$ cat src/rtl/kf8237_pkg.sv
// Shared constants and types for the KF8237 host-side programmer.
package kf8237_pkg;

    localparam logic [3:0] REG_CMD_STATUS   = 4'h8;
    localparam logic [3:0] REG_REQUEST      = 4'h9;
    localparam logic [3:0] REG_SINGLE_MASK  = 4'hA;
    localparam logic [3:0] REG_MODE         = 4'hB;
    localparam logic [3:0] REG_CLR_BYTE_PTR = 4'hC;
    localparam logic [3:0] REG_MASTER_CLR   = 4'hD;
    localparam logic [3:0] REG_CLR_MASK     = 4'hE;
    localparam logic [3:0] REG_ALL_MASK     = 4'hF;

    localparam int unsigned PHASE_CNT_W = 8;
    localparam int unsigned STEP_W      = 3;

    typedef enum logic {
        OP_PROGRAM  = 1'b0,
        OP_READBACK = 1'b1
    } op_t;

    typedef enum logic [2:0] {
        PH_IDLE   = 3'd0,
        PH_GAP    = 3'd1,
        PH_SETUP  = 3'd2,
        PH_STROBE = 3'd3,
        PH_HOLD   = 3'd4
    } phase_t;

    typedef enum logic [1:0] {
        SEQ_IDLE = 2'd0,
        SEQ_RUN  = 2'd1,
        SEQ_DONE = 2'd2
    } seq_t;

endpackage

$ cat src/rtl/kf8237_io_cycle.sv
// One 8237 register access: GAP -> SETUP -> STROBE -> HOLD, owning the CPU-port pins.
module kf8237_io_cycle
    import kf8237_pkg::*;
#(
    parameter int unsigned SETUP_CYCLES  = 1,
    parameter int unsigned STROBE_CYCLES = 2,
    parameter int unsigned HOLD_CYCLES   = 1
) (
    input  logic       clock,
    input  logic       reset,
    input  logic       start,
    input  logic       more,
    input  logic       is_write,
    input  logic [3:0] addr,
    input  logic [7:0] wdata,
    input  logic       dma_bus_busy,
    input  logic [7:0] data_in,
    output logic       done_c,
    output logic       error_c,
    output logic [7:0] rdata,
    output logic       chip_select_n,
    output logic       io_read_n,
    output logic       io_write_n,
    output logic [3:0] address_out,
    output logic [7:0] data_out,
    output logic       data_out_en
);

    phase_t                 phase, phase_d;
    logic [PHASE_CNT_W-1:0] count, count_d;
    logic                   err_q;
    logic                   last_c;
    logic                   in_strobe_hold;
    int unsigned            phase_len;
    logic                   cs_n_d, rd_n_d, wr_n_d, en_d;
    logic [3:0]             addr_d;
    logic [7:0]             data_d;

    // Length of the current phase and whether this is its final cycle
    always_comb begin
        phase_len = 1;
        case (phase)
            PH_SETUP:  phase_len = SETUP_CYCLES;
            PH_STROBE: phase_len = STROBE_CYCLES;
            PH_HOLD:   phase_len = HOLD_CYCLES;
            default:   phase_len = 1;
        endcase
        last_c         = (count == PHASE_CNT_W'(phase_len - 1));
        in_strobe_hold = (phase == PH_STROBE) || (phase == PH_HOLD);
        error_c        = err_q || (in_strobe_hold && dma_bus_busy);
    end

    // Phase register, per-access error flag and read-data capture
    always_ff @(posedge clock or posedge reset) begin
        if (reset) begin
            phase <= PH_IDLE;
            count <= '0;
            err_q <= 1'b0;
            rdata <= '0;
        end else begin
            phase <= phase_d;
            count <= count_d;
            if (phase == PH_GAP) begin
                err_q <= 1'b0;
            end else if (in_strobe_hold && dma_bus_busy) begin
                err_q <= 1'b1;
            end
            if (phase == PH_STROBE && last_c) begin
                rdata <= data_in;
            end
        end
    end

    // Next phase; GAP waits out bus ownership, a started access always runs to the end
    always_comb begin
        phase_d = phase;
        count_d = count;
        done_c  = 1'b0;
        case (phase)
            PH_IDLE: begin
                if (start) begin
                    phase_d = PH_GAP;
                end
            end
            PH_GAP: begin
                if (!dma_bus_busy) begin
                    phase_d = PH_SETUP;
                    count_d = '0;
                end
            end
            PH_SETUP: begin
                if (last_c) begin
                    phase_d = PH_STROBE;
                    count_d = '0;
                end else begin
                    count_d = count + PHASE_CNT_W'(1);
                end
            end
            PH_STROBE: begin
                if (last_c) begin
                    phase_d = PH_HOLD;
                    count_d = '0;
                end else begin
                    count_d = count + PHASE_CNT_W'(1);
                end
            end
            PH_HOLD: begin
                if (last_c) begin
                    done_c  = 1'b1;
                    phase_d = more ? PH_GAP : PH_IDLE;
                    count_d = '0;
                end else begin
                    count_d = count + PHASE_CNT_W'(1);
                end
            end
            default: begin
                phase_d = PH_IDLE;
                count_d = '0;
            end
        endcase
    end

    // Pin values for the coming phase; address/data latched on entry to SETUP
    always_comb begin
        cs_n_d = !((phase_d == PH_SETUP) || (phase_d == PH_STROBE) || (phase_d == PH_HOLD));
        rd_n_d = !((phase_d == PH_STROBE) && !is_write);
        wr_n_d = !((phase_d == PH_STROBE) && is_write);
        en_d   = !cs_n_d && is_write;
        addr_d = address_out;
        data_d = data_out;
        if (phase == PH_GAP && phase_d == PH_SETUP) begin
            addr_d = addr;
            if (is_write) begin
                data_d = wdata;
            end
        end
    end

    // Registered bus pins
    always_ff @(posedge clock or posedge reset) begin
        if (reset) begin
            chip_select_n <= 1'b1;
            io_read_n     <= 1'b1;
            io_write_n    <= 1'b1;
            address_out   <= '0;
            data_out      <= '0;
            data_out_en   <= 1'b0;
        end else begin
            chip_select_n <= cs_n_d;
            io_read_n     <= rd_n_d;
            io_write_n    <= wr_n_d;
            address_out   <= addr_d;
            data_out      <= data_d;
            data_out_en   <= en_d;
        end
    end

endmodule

▬▬▬

Exactly how many lines in the data above contain the word "output"? Respond with the number and nothing more.

9